図１ シソ由来天然成分ペリリルアルコール  （POH）の化学構造式

＜関連情報＞

• https://www.kpu-m.ac.jp/doc/news/2026/20260501press.html
• https://www.kpu-m.ac.jp/doc/news/2026/files/41618.pdf
• https://www.mdpi.com/1422-0067/27/8/3704

エストロゲンレセプター陽性乳がんの抗エストロゲン療法抵抗性に対する新規標的分子ANT2の発見 Identification of ANT2 as a Druggable Target for Endocrine-Resistant ERα-Positive Breast Cancer

Erika Iguchi,Motoki Watanabe,Kaito Kobayashi,Shogen Boku,Wataru Nishio,Chikage Kato,Midori Morita,Koichi Sakaguchi,Michihiro Mutoh,Tomoshi Kameda and Yasuto Naoi
International Journal of Molecular Sciences  Published: 21 April 2026
DOI:https://doi.org/10.3390/ijms27083704

Abstract

Endocrine therapy is the mainstay for estrogen receptor (ER) α-positive breast cancer (BC), yet many patients display acquired resistance. We then screened natural compounds using human ERα-positive BC cells and identified perillyl alcohol (POH), a monoterpene from perilla, that reduces ERα protein levels.
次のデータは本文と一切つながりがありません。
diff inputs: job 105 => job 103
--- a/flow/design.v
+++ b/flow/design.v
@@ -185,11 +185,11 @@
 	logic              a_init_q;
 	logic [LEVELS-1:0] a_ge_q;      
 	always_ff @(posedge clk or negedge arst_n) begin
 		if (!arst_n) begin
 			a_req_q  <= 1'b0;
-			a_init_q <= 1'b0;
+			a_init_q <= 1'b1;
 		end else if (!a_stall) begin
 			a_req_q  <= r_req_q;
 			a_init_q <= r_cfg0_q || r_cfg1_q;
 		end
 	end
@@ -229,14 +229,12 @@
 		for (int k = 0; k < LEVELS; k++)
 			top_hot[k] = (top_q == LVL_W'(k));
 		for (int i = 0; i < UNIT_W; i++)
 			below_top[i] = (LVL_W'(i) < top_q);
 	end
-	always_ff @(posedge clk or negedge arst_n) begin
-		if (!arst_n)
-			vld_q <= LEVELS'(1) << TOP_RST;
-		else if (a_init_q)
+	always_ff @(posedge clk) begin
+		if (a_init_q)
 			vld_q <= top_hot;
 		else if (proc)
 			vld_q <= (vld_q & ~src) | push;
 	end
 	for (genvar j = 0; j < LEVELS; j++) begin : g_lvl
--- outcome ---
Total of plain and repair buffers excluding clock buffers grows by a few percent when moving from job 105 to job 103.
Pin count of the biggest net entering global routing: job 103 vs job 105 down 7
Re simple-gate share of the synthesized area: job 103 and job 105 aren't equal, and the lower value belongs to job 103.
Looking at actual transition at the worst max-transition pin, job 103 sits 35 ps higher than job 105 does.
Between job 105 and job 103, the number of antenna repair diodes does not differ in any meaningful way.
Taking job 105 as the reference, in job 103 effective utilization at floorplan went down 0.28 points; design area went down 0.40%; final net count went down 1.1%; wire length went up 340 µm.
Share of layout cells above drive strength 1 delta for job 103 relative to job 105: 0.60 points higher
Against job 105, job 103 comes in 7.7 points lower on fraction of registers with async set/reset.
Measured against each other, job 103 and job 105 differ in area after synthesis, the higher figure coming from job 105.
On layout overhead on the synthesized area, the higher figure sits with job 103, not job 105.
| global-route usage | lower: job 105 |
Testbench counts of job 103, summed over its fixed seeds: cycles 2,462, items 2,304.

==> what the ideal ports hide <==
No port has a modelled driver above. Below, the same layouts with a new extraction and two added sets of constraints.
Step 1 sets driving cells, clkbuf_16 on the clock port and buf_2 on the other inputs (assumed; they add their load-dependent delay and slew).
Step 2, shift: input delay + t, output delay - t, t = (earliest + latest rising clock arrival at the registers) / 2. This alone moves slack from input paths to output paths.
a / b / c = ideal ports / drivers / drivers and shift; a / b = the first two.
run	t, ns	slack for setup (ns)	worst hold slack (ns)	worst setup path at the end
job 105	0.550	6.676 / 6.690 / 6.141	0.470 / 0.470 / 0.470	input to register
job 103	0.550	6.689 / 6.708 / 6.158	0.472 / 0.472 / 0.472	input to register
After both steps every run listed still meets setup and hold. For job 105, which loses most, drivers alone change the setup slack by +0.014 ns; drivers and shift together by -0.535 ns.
This design comes from an exercise in tuning for small area, a short achievable clock period and few clock cycles on the open sky130 flow, not from production work. Only simulation tests tie the RTL to the original design; equivalence was not proved. Power and IR drop assume default switching activity.

--- flow/design.v ---
package mulPkg;
	localparam int OperandWidth = 32;
	localparam int ProductWidth = 2 * OperandWidth;
	localparam int DefaultRowsPerStage = 8;
	typedef logic [OperandWidth-1:0] operandT;
	typedef struct packed {
		logic valid;
		operandT a;
		operandT b;
	} mulReqT;
	typedef struct packed {
		operandT hi;
		operandT lo;
	} productHalvesT;
	typedef union packed {
		logic [ProductWidth-1:0] full;
		productHalvesT half;
	} productT;
	typedef struct packed {
		logic valid;
		productT product;
	} mulRspT;
endpackage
Chemoproteome analysis using POH-immobilized nanomagnetic beads revealed adenine nucleotide translocase 2 (ANT2), a mitochondrial inner membrane protein, as a direct target of POH. Molecular dynamics (MD) simulations predicted POH binding to the central pore of ANT2, which functions in ATP transport. ANT2 depletion reduced ERα levels, and public datasets indicate that high ANT2 expression correlates with poor prognosis in ERα-positive BC. POH also inhibited the growth of Tamoxifen- and Fulvestrant-resistant BC cells. RNA sequencing showed that fatty acid elongation-related genes were upregulated in Fulvestrant-resistant cells but downregulated by ANT2 depletion. Both ANT2 depletion and POH treatment led to the accumulation of intracellular lipid droplets in Fulvestrant-resistant cells, consistent with impaired fatty acid elongation. Finally, in silico screening using MD simulations identified venetoclax and nystatin as potential ANT2 pore binders. Both compounds reduced ERα levels in ERα-positive BC cells and increased lipid droplet formation in Fulvestrant-resistant cells. These findings highlight ANT2 as a druggable target against endocrine-resistant BC.